In a keynote speech that was webcast at last month’s Hack in the Box Security Conference in Kuala Lumpur, Malaysia, Bruce Schneier, chief technology officer of U.S.-based managed security services provider Counterpane Internet Security Inc., identified 10 trends affecting information security today.
1.) Information is more valuable than ever. For example, Amazon.com Inc. relies on information to make purchasing of books easier through its one-click purchasing system. Similarly, when Internet retailer Pets.com went belly-up, the company’s database of customers “was the only asset of value they had,” he said.
Information also has value for controlling access, such as single sign-on and authentication for users, and law enforcement, which uses information to help track criminals and gather evidence.
2.) Networks are critical infrastructure. The Internet was not designed to serve as critical infrastructure. “It just sort of happened,” Schneier said, noting that hasn’t stopped more critical systems from migrating to the Internet.
The Internet helps companies run more efficiently and eases communication between people, but there are real economic risks involved. “If the Net goes down, or part of the Net goes down, it really affects the economy,” he said.
3.) Users do not necessarily control information about themselves. For example, Internet service providers have control over records the Web sites that users visit and email messages they send and receive. Also, some mobile operators keep a copy of users’ phone books on their servers.
“There’s a lot of value in information about you,” Schneier said. “But you have no control over the security of that information, even though it may be highly personal.”

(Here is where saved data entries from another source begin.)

$ cat src/rtl/arb_pkg.sv
// rtl/arb_pkg.sv - Shared FSM state type, policy codes and bus_state packing for the bus arbiter
package arb_pkg;

   typedef enum logic [1:0] {
      IDLE    = 2'd0,
      GRANT   = 2'd1,
      BUSY    = 2'd2,
      RELEASE = 2'd3
   } arb_state_e;

   localparam int RR_FIXED = 0;
   localparam int RR_ROUND = 1;

   function automatic logic [31:0] pack_bus_state(input logic [15:0] sid,
                                                  input logic [15:0] mid,
                                                  input int          m_w);
      return ({16'd0, sid} << m_w) | {16'd0, mid};
   endfunction

endpackage

$ cat src/rtl/arb_rr_picker.sv
// rtl/arb_rr_picker.sv - Combinational rotate-priority picker: first valid index at or after start, wrapping
module arb_rr_picker #(
   parameter int N = 2,
   parameter int W = 1
) (
   input  logic [N-1:0] valid,
   input  logic [W-1:0] start,
   output logic [W-1:0] winner,
   output logic         found
);

   logic [2*N-1:0] rotated;
   logic [W:0]     sum;

   // Doubling the vector turns the wrap-around search into a plain low-to-high scan.
   always_comb begin
      rotated = {valid, valid} >> start;
      winner  = '0;
      found   = 1'b0;
      sum     = '0;
      for (int k = 0; k < N; k++) begin
         if (!found && rotated[k]) begin
            found  = 1'b1;
            sum    = {1'b0, start} + (W+1)'(k);
            winner = (sum >= (W+1)'(N)) ? W'(sum - (W+1)'(N)) : sum[W-1:0];
         end
      end
   end

endmodule

$ cat src/rtl/arbiter_core_rr.sv
// rtl/arbiter_core_rr.sv - Central bus arbiter (fixed/round-robin) with grant timeout; ARB_PREEMPT_EN adds hold-limit preemption
module arbiter_core_rr
   import arb_pkg::*;
#(
   parameter int NO_MASTERS = 2,
   parameter int NO_SLAVES  = 3,
   parameter int THRESH     = 10000000,
   parameter int RR_MODE    = 1,
   parameter int S_ID_WIDTH = $clog2(NO_SLAVES+1),
   parameter int M_ID_WIDTH = $clog2(NO_MASTERS)
) (
   input  logic                                  clk,
   input  logic                                  rstN,
   input  logic [NO_MASTERS-1:0]                 req,
   input  logic [NO_MASTERS-1:0][S_ID_WIDTH-1:0] slave_id,
   input  logic [NO_MASTERS-1:0]                 done,
   input  logic                                  ready,
   output logic [NO_MASTERS-1:0]                 grant,
   output logic [S_ID_WIDTH+M_ID_WIDTH-1:0]      bus_state,
   output logic                                  timeout,
   output logic                                  busy
);

   localparam int               CNT_W   = $clog2(THRESH+1);
   localparam logic [CNT_W-1:0] CNT_MAX = CNT_W'(THRESH);
   localparam int               BS_W    = S_ID_WIDTH + M_ID_WIDTH;

`ifdef ARB_PREEMPT_EN
   localparam bit PREEMPT_EN = 1'b1;
`else
   localparam bit PREEMPT_EN = 1'b0;
`endif

   arb_state_e                state;
   logic [M_ID_WIDTH-1:0]     owner;
   logic [M_ID_WIDTH-1:0]     rr_ptr;
   logic [M_ID_WIDTH-1:0]     ptr_next;
   logic [M_ID_WIDTH-1:0]     pick_start;
   logic [M_ID_WIDTH-1:0]     pick_idx;
   logic                      pick_found;
   logic [NO_MASTERS-1:0]     req_valid;
   logic [NO_MASTERS-1:0]     owner_oh;
   logic [CNT_W-1:0]          cnt;
   logic [CNT_W-1:0]          cnt_inc;
   logic                      cnt_hit;
   logic                      owner_req;
   logic                      owner_done;
   logic                      others_pending;
   logic                      rel_now;
   logic                      tmo_now;

   // Requests aimed at slave 0 or beyond the last slave never compete.
   always_comb begin
      req_valid = '0;
      for (int i = 0; i < NO_MASTERS; i++) begin
         req_valid[i] = req[i] && (slave_id[i] != '0) && (int'(slave_id[i]) <= NO_SLAVES);
      end
   end

   assign pick_start = (RR_MODE == RR_ROUND) ? rr_ptr : '0;

   arb_rr_picker #(
      .N (NO_MASTERS),
      .W (M_ID_WIDTH)
   ) u_picker (
      .valid  (req_valid),
      .start  (pick_start),
      .winner (pick_idx),
      .found  (pick_found)
   );

   assign owner_oh       = NO_MASTERS'(1) << owner;
   assign owner_req      = req[owner];
   assign owner_done     = done[owner];
   assign others_pending = |(req_valid & ~owner_oh);
   assign ptr_next       = (owner == M_ID_WIDTH'(NO_MASTERS-1)) ? '0 : owner + 1'b1;
   assign cnt_inc        = (cnt == CNT_MAX) ? CNT_MAX : cnt + 1'b1;
   assign cnt_hit        = (cnt_inc == CNT_MAX);

   // Owner abort takes precedence over the limit, so a dropped request never reports a timeout.
   always_comb begin
      rel_now = 1'b0;
      tmo_now = 1'b0;
      if (state == GRANT && !ready) begin
         if (!owner_req) begin
            rel_now = 1'b1;
         end else if (cnt_hit) begin
            rel_now = 1'b1;
            tmo_now = 1'b1;
         end
      end else if (state == BUSY) begin
         if (owner_done) begin
            rel_now = 1'b1;
         end else if (PREEMPT_EN && cnt_hit && others_pending) begin
            rel_now = 1'b1;
            tmo_now = 1'b1;
         end
      end
   end

   always_ff @(posedge clk or negedge rstN) begin
      if (!rstN) begin
         state     <= IDLE;
         owner     <= '0;
         rr_ptr    <= '0;
         cnt       <= '0;
         grant     <= '0;
         bus_state <= '0;
         timeout   <= 1'b0;
         busy      <= 1'b0;
      end else begin
         timeout <= 1'b0;
         case (state)
            IDLE: begin
               cnt <= '0;
               if (pick_found) begin
                  state     <= GRANT;
                  owner     <= pick_idx;
                  grant     <= NO_MASTERS'(1) << pick_idx;
                  bus_state <= BS_W'(pack_bus_state(16'(slave_id[pick_idx]), 16'(pick_idx), M_ID_WIDTH));
                  busy      <= 1'b1;
               end
            end
            GRANT, BUSY: begin
               if (rel_now) begin
                  state     <= RELEASE;
                  grant     <= '0;
                  bus_state <= '0;
                  busy      <= 1'b0;
                  timeout   <= tmo_now;
               end else if (state == GRANT && ready) begin
                  state <= BUSY;
                  cnt   <= '0;
               end else if (state == GRANT || PREEMPT_EN) begin
                  cnt <= cnt_inc;
               end
            end
            RELEASE: begin
               state  <= IDLE;
               rr_ptr <= ptr_next;
            end
            default: state <= IDLE;
         endcase
      end
   end

endmodule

4.) Hacking is increasingly a criminal profession. Hacking is no longer for hobbyists. More and more, attacks are organized and led by criminals who are driven by a profit motive. “The nature of the attacks is changing because the adversary is changing,” Schneier said.
Extortion related to denial of service attacks and phishing attacks are two examples of criminal attacks. In addition, there is a black market for exploits that allow attackers to penetrate corporate IT systems.

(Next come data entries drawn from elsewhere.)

`config.mk`:
```
export PLATFORM = sky130hd
export DESIGN_NAME = instr_fetch_unit
export DESIGN_NICKNAME = d
export VERILOG_FILES = /design/src/rtl/rv_pkg.sv /design/src/rtl/ifu_fifo.sv /design/src/rtl/instr_fetch_unit.sv
export SDC_FILE = /design/constraint.sdc
export NUM_CORES = 1
export LEC_CHECK = 0
export ABC_AREA = 0
export BUFFER_PORTS_ARGS = -buffer_cell sky130_fd_sc_hd__buf_2
export CAP_MARGIN = 0
export CORE_MARGIN = 5
export CORE_UTILIZATION = 51
export CTS_CLUSTER_SIZE = 14
export DETAILED_ROUTE_END_ITERATION = 8
export PLACE_DENSITY = 0.84
export SYNTH_ARGS = -nofsm -noshare
export SYNTH_HDL_FRONTEND = slang
export SYNTH_HIERARCHICAL = 1
export SYNTH_SLANG_ARGS = --single-unit
```
`constraint.sdc`:
```
create_clock -name clk -period 4.2 [get_ports clk]
set_clock_uncertainty 0.2 [all_clocks]
set_input_delay 0 -clock clk [delete_from_list [all_inputs] [get_ports clk]]
set_output_delay 0 -clock clk [all_outputs]
set_load 0.01 [all_outputs]
```
[src/rtl/idecode_pkg.sv]
// Shared decode-stage definitions: widths, opcode/funct values, ALUOp codes,
// ex_ctrl bit positions and the immediate sign-extension helper.
package idecode_pkg;

  localparam int WORD = 32;
  localparam int NREG = 32;

  // Primary opcodes understood by the decoder
  localparam logic [5:0] OP_RTYPE = 6'h00;
  localparam logic [5:0] OP_J     = 6'h02;
  localparam logic [5:0] OP_BEQ   = 6'h04;
  localparam logic [5:0] OP_BNE   = 6'h05;
  localparam logic [5:0] OP_ADDI  = 6'h08;
  localparam logic [5:0] OP_LW    = 6'h23;
  localparam logic [5:0] OP_SW    = 6'h2B;

  // R-type function codes
  localparam logic [5:0] FN_ADD = 6'h20;
  localparam logic [5:0] FN_SUB = 6'h22;
  localparam logic [5:0] FN_AND = 6'h24;
  localparam logic [5:0] FN_OR  = 6'h25;
  localparam logic [5:0] FN_SLT = 6'h2A;

  // ALUOp encodings handed to execute
  localparam logic [1:0] ALUOP_ADD   = 2'b00;
  localparam logic [1:0] ALUOP_RTYPE = 2'b10;

  // Bit positions inside the 9-bit ex_ctrl word
  localparam int CTRL_REGWRITE = 8;
  localparam int CTRL_MEMTOREG = 7;
  localparam int CTRL_MEMREAD  = 6;
  localparam int CTRL_MEMWRITE = 5;
  localparam int CTRL_ALUSRC   = 4;
  localparam int CTRL_REGDST   = 3;
  localparam int CTRL_ALUOP_HI = 2;
  localparam int CTRL_ALUOP_LO = 1;
  localparam int CTRL_BRANCH   = 0;

  // Sign-extend a 16-bit immediate to the datapath width
  function automatic logic [WORD-1:0] sext16(input logic [15:0] imm);
    return {{(WORD-16){imm[15]}}, imm};
  endfunction

endpackage

[src/rtl/idecode_regfile.sv]
// 32-entry register file: two combinational read ports with write-back
// bypass, one write port, register 0 hardwired to zero, synchronous clear.
module idecode_regfile
  import idecode_pkg::*;
(
  input  logic            clk_i,
  input  logic            reset_ni,
  input  logic [4:0]      ra1_i,
  input  logic [4:0]      ra2_i,
  output logic [WORD-1:0] rd1_o,
  output logic [WORD-1:0] rd2_o,
  input  logic            we_i,
  input  logic [4:0]      wa_i,
  input  logic [WORD-1:0] wd_i
);

  logic [WORD-1:0] regs_q [NREG];

  // Storage update: clear everything on reset, otherwise accept WB writes to r1..r31
  always_ff @(posedge clk_i) begin
    if (!reset_ni) begin
      for (int i = 0; i < NREG; i++) begin
        regs_q[i] <= {WORD{1'b0}};
      end
    end else if (we_i && (wa_i != 5'd0)) begin
      regs_q[wa_i] <= wd_i;
    end
  end

  // Read port 1: zero for r0, bypass a same-cycle WB write, else stored value
  always_comb begin
    rd1_o = {WORD{1'b0}};
    if (ra1_i == 5'd0) begin
      rd1_o = {WORD{1'b0}};
    end else if (we_i && (wa_i == ra1_i)) begin
      rd1_o = wd_i;
    end else begin
      rd1_o = regs_q[ra1_i];
    end
  end

  // Read port 2: same policy as port 1
  always_comb begin
    rd2_o = {WORD{1'b0}};
    if (ra2_i == 5'd0) begin
      rd2_o = {WORD{1'b0}};
    end else if (we_i && (wa_i == ra2_i)) begin
      rd2_o = wd_i;
    end else begin
      rd2_o = regs_q[ra2_i];
    end
  end

endmodule

[src/rtl/idecode.sv]
// Instruction decode stage: control decode, load-use and branch hazard
// detection, early branch/jump resolution and the ID/EX pipeline register.
module idecode
  import idecode_pkg::*;
(
  input  logic            clk,
  input  logic            reset,
  input  logic [WORD-1:0] nPC_id,
  input  logic [WORD-1:0] IR_id,
  input  logic            wb_en,
  input  logic [4:0]      wb_addr,
  input  logic [WORD-1:0] wb_data,
  input  logic            mem_RegWrite,
  input  logic [4:0]      mem_dst,
  output logic            PCSrc,
  output logic [WORD-1:0] BrDest,
  output logic            Stall,
  output logic [8:0]      ex_ctrl,
  output logic [WORD-1:0] ex_rs_data,
  output logic [WORD-1:0] ex_rt_data,
  output logic [WORD-1:0] ex_imm,
  output logic [4:0]      ex_rs,
  output logic [4:0]      ex_rt,
  output logic [4:0]      ex_rd,
  output logic [WORD-1:0] ex_nPC
);

  logic [5:0]      op_s, funct_s;
  logic [4:0]      rs_s, rt_s, rd_s;
  logic [15:0]     imm16_s;
  logic            unused_shamt_s;
  logic [WORD-1:0] rs_data_s, rt_data_s;
  logic [8:0]      ctrl_s;
  logic            is_beq_s, is_bne_s, is_j_s;
  logic            load_use_s, br_hazard_s, stall_s;
  logic [4:0]      ex_dst_s;

  logic [8:0]      ex_ctrl_d, ex_ctrl_q;
  logic [WORD-1:0] ex_rs_data_d, ex_rs_data_q, ex_rt_data_d, ex_rt_data_q;
  logic [WORD-1:0] ex_imm_d, ex_imm_q, ex_nPC_d, ex_nPC_q;
  logic [4:0]      ex_rs_d, ex_rs_q, ex_rt_d, ex_rt_q, ex_rd_d, ex_rd_q;

  assign op_s           = IR_id[31:26];
  assign rs_s           = IR_id[25:21];
  assign rt_s           = IR_id[20:16];
  assign rd_s           = IR_id[15:11];
  assign funct_s        = IR_id[5:0];
  assign imm16_s        = IR_id[15:0];
  assign unused_shamt_s = ^IR_id[10:6];

  idecode_regfile u_regfile (
    .clk_i    (clk),
    .reset_ni (reset),
    .ra1_i    (rs_s),
    .ra2_i    (rt_s),
    .rd1_o    (rs_data_s),
    .rd2_o    (rt_data_s),
    .we_i     (wb_en),
    .wa_i     (wb_addr),
    .wd_i     (wb_data)
  );

  // Main control decode; anything unrecognised becomes an all-zero nop
  always_comb begin
    ctrl_s   = 9'd0;
    is_beq_s = 1'b0;
    is_bne_s = 1'b0;
    is_j_s   = 1'b0;
    case (op_s)
      OP_RTYPE: begin
        case (funct_s)
          FN_ADD, FN_SUB, FN_AND, FN_OR, FN_SLT: begin
            ctrl_s[CTRL_REGWRITE] = 1'b1;
            ctrl_s[CTRL_REGDST]   = 1'b1;
            ctrl_s[CTRL_ALUOP_HI:CTRL_ALUOP_LO] = ALUOP_RTYPE;
          end
          default: ctrl_s = 9'd0;
        endcase
      end
      OP_LW: begin
        ctrl_s[CTRL_REGWRITE] = 1'b1;
        ctrl_s[CTRL_MEMTOREG] = 1'b1;
        ctrl_s[CTRL_MEMREAD]  = 1'b1;
        ctrl_s[CTRL_ALUSRC]   = 1'b1;
        ctrl_s[CTRL_ALUOP_HI:CTRL_ALUOP_LO] = ALUOP_ADD;
      end
      OP_SW: begin
        ctrl_s[CTRL_MEMWRITE] = 1'b1;
        ctrl_s[CTRL_ALUSRC]   = 1'b1;
        ctrl_s[CTRL_ALUOP_HI:CTRL_ALUOP_LO] = ALUOP_ADD;
      end
      OP_ADDI: begin
        ctrl_s[CTRL_REGWRITE] = 1'b1;
        ctrl_s[CTRL_ALUSRC]   = 1'b1;
        ctrl_s[CTRL_ALUOP_HI:CTRL_ALUOP_LO] = ALUOP_ADD;
      end
      OP_BEQ:  is_beq_s = 1'b1;
      OP_BNE:  is_bne_s = 1'b1;
      OP_J:    is_j_s   = 1'b1;
      default: ctrl_s = 9'd0;
    endcase
  end

  assign ex_dst_s = ex_ctrl_q[CTRL_REGDST] ? ex_rd_q : ex_rt_q;

  // Hazard detection: a load feeding ID, or a branch whose operands are still in flight
  always_comb begin
    load_use_s  = ex_ctrl_q[CTRL_MEMREAD] && (ex_rt_q != 5'd0) &&
                  ((ex_rt_q == rs_s) || (ex_rt_q == rt_s));
    br_hazard_s = 1'b0;
    if (is_beq_s || is_bne_s) begin
      br_hazard_s =
        ((rs_s != 5'd0) && ((ex_ctrl_q[CTRL_REGWRITE] && (ex_dst_s == rs_s)) ||
                            (mem_RegWrite && (mem_dst == rs_s)))) ||
        ((rt_s != 5'd0) && ((ex_ctrl_q[CTRL_REGWRITE] && (ex_dst_s == rt_s)) ||
                            (mem_RegWrite && (mem_dst == rt_s))));
    end else begin
      br_hazard_s = 1'b0;
    end
    stall_s = load_use_s || br_hazard_s;
  end

  // Early branch/jump resolution; redirect is suppressed while stalled
  always_comb begin
    PCSrc  = 1'b0;
    BrDest = {WORD{1'b0}};
    if (is_beq_s || is_bne_s) begin
      BrDest = nPC_id + sext16(imm16_s);
      PCSrc  = !stall_s && (is_beq_s ? (rs_data_s == rt_data_s)
                                     : (rs_data_s != rt_data_s));
    end else if (is_j_s) begin
      BrDest = {nPC_id[31:26], IR_id[25:0]};
      PCSrc  = !stall_s;
    end else begin
      PCSrc  = 1'b0;
      BrDest = {WORD{1'b0}};
    end
  end

  assign Stall = stall_s;

  // ID/EX next state: a zero bubble on stall, otherwise the decoded instruction
  always_comb begin
    ex_ctrl_d    = 9'd0;
    ex_rs_data_d = {WORD{1'b0}};
    ex_rt_data_d = {WORD{1'b0}};
    ex_imm_d     = {WORD{1'b0}};
    ex_nPC_d     = {WORD{1'b0}};
    ex_rs_d      = 5'd0;
    ex_rt_d      = 5'd0;
    ex_rd_d      = 5'd0;
    if (!stall_s) begin
      ex_ctrl_d    = ctrl_s;
      ex_rs_data_d = rs_data_s;
      ex_rt_data_d = rt_data_s;
      ex_imm_d     = sext16(imm16_s);
      ex_nPC_d     = nPC_id;
      ex_rs_d      = rs_s;
      ex_rt_d      = rt_s;
      ex_rd_d      = rd_s;
    end else begin
      ex_ctrl_d    = 9'd0;
    end
  end

  // ID/EX pipeline register with synchronous active-low clear
  always_ff @(posedge clk) begin
    if (!reset) begin
      ex_ctrl_q    <= 9'd0;
      ex_rs_data_q <= {WORD{1'b0}};
      ex_rt_data_q <= {WORD{1'b0}};
      ex_imm_q     <= {WORD{1'b0}};
      ex_nPC_q     <= {WORD{1'b0}};
      ex_rs_q      <= 5'd0;
      ex_rt_q      <= 5'd0;
      ex_rd_q      <= 5'd0;
    end else begin
      ex_ctrl_q    <= ex_ctrl_d;
      ex_rs_data_q <= ex_rs_data_d;
      ex_rt_data_q <= ex_rt_data_d;
      ex_imm_q     <= ex_imm_d;
      ex_nPC_q     <= ex_nPC_d;
      ex_rs_q      <= ex_rs_d;
      ex_rt_q      <= ex_rt_d;
      ex_rd_q      <= ex_rd_d;
    end
  end

  assign ex_ctrl    = ex_ctrl_q;
  assign ex_rs_data = ex_rs_data_q;
  assign ex_rt_data = ex_rt_data_q;
  assign ex_imm     = ex_imm_q;
  assign ex_nPC     = ex_nPC_q;
  assign ex_rs      = ex_rs_q;
  assign ex_rt      = ex_rt_q;
  assign ex_rd      = ex_rd_q;

endmodule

5.) Complexity is your enemy. “As systems get more complex they get less secure,” Schneier said, calling the Internet “the most complex machine ever built.”
Advances in security technology simply have not kept pace with the Internet’s growth. “Security is getting better, but complexity is getting worse faster,” Schneier said.
6.) Attacks are faster than patches. New vulnerabilities and exploits are being discovered faster than vendors can patch them. In other cases, vulnerabilities in some embedded systems, such as Cisco Systems Inc. routers, cannot be patched, leaving companies vulnerable.
7.) Worms are more sophisticated than ever. They already contain vulnerability assessment tools, and are scanning corporate defenses for weaknesses and using Google Inc. for intelligence gathering. “This trend is a result of more worms being criminal.”
8.) The end point is the weakest link. “It doesn’t matter how good your authentication schemes are if the remote computer isn’t trustworthy,” Schneier said. In many cases, computers outside your company’s security are the weakest link. These computers are often infected with worms and spyware, presenting an opportunity for attackers.
9.) End users are seen as threats. Companies are increasingly developing software that is intended to defend against the end user, Schneier said, citing DRM (digital rights management) software as an example. “More and more we’re seeing security that doesn’t protect the user, but protects against the user.”
In at least one case, involving DRM software installed by Sony Corp. without users’ permission, the software caused damage to the end user’s computer. “Rules and regulation around this is going to be a big battleground,” Schneier said, predicting that a battle will be fought between PC software that is protecting the user and software that is designed to protect against the user.
10.) Regulations will drive security audits. There’s no shortage of regulations that detail how companies should handle data. Regulations such as the Sarbanes-Oxley Act will be the driving force behind corporate security audits.